ChatGPT, a generative artificial intelligence (AI) chatbot, appears at first sight to be fluent in Japanese, but its Japanese texts remain 100 percent distinguishable from those written by humans, researchers said.

Stylistic features used in criminal investigations were drawn upon for their study, which was published in a journal on Aug. 9.

Concerns have grown that ChatGPT could be used dishonestly for writing university essays, academic papers and other reports.

It has been reported that ChatGPT-generated English-language research papers can be distinguished with high accuracy from those written by humans, but no similar study had been done with respect to Japanese texts.

Wataru Zaitsu, an associate professor of criminal psychology with Mejiro University in Tokyo, and Jin Mingzhe, a specially appointed professor of data science with Kyoto University of Advanced Science, took on the task.

The pair compared 72 existing Japanese-language academic papers on psychology with 144 texts generated by two versions of ChatGPT after being instructed to write the papers under the same titles of those articles.

The researchers mainly compared stylistic features, including the positioning of commas and the sequence of parts-of-speech.

The study found that ChatGPT-generated texts more frequently used a comma following the postpositional particle “wa,” and there was a higher frequency of the prefix “hon,” which means “the present” as in “the present paper,” they said.

On the basis of those features, an AI classifier could distinguish between ChatGPT-generated and human-written Japanese texts with an accuracy of 100 percent, the researchers said.

The study results remained the same with GPT-4, the latest version of the chatbot, which is believed to be more powerful in generating texts.

Zaitsu previously served as a senior researcher with the criminal investigation laboratory of the Toyama prefectural police.

He said the analysis technique in the research using commas and parts-of-speech draws on a method studied in criminal investigations to identify or authenticate the authorship of notes, letters and other writings.

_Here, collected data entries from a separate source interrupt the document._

From an optimization exercise on the open Yosys and OpenROAD flow, aimed at small area, a short achievable clock period and few clock cycles per item; shortcuts taken in it are not production practice. Only simulation tests tie the RTL to the original design; equivalence was not proved.

==> design.v <==
module convsame #(
    parameter MAXC = 16
) (
    input  wire               clk,
    input  wire               rst,           
    input  wire               kw_en,
    input  wire [4:0]         kw_addr,
    input  wire signed [15:0] kw_data,
    input  wire               start,
    input  wire [9:0]         cfg_len,       
    input  wire [2:0]         cfg_sps_m1,    
    input  wire [4:0]         cfg_half,      
    output wire               busy,
    input  wire               in_valid,
    output wire               in_ready,
    input  wire signed [15:0] in_re,
    input  wire signed [15:0] in_im,
    output wire               out_valid,
    input  wire               out_ready,
    output reg  signed [15:0] out_re,
    output reg  signed [15:0] out_im
);
    localparam W = 2 * MAXC + 1;             
    localparam S_IDLE = 2'd0;
    localparam S_PUSH = 2'd1;
    localparam S_MAC  = 2'd2;
    localparam S_OUT  = 2'd3;
    reg [1:0] state;
    reg signed [15:0] g [0:MAXC];
    reg [9:0]  len_r;
    reg [3:0]  sps_r;
    reg [4:0]  half_r;
    reg [13:0] total_r;                      
    reg [13:0] pushed;                       
    reg [9:0]  taken;                        
    reg [2:0]  phase;                        
    reg [13:0] produced;                     
    reg [5:0]  k;                            
    reg signed [15:0] win_re [0:W-1];
    reg signed [15:0] win_im [0:W-1];
    reg signed [39:0] acc_re;
    reg signed [39:0] acc_im;
    integer i;
    wire need_in = (phase == 3'd0) && (taken != len_r);
    assign busy      = (state != S_IDLE);
    assign in_ready  = (state == S_PUSH) && need_in;
    assign out_valid = (state == S_OUT);
    wire [5:0] tap_d = (k <= {1'b0, half_r}) ? ({1'b0, half_r} - k) : (k - {1'b0, half_r});
    wire signed [15:0] coef = g[tap_d[4:0]];
    wire signed [15:0] x_re = win_re[k];
    wire signed [15:0] x_im = win_im[k];
    wire signed [31:0] prod_re = x_re * coef;
    wire signed [31:0] prod_im = x_im * coef;
    wire signed [39:0] sum_re  = acc_re + {{8{prod_re[31]}}, prod_re};
    wire signed [39:0] sum_im  = acc_im + {{8{prod_im[31]}}, prod_im};
    function signed [15:0] round_sat;
        input signed [39:0] a;
        reg   signed [39:0] r;
        begin
            r = (a + 40'sd16384) >>> 15;
            if (r > 40'sd32767)
                round_sat = 16'sh7fff;
            else if (r < -40'sd32768)
                round_sat = 16'sh8000;
            else
                round_sat = r[15:0];
        end
    endfunction
    always @(posedge clk) begin
        if (kw_en && !busy && kw_addr <= MAXC)
            g[kw_addr] <= kw_data;
    end
    always @(posedge clk) begin
        if (rst) begin
            state <= S_IDLE;
        end else begin
            case (state)
            S_IDLE: begin
                if (start && cfg_len != 10'd0) begin
                    len_r    <= cfg_len;
                    sps_r    <= {1'b0, cfg_sps_m1} + 4'd1;
                    half_r   <= cfg_half;
                    total_r  <= cfg_len * ({1'b0, cfg_sps_m1} + 4'd1);
                    pushed   <= 14'd0;
                    taken    <= 10'd0;
                    phase    <= 3'd0;
                    produced <= 14'd0;
                    for (i = 0; i < W; i = i + 1) begin
                        win_re[i] <= 16'sd0;
                        win_im[i] <= 16'sd0;
                    end
                    state <= S_PUSH;
                end
            end
            S_PUSH: begin
                if (!need_in || in_valid) begin
                    for (i = W - 1; i > 0; i = i - 1) begin
                        win_re[i] <= win_re[i-1];
                        win_im[i] <= win_im[i-1];
                    end
                    win_re[0] <= need_in ? in_re : 16'sd0;
                    win_im[0] <= need_in ? in_im : 16'sd0;
                    if (need_in)
                        taken <= taken + 10'd1;
                    phase  <= (phase == sps_r[2:0] - 3'd1) ? 3'd0 : phase + 3'd1;
                    pushed <= pushed + 14'd1;
                    if (pushed + 14'd1 == produced + {9'd0, half_r} + 14'd1) begin
                        k      <= 6'd0;
                        acc_re <= 40'sd0;
                        acc_im <= 40'sd0;
                        state  <= S_MAC;
                    end
                end
            end
            S_MAC: begin
                acc_re <= sum_re;
                acc_im <= sum_im;
                k      <= k + 6'd1;
                if (k == {half_r, 1'b0}) begin
                    out_re <= round_sat(sum_re);
                    out_im <= round_sat(sum_im);
                    state  <= S_OUT;
                end
            end
            S_OUT: begin
                if (out_ready) begin
                    produced <= produced + 14'd1;
                    if (produced + 14'd1 == total_r)
                        state <= S_IDLE;
                    else
                        state <= S_PUSH;
                end
            end
            endcase
        end
    end
endmodule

“ChatGPT-generated Japanese texts appear natural to my eyes, but if you rely on data, you can tell them apart from human-written texts without much difficulty,” Zaitsu said. “Doing so is easier than distinguishing between texts written by different humans.”

Zaitsu added that other text-generative AI chatbots produce Japanese texts that are closer to those written by humans, so he hopes to continue studying methods for distinguishing them.

The research paper was published in the “Plos One” science journal (https://doi.org/10.1371/journal.pone.0288453).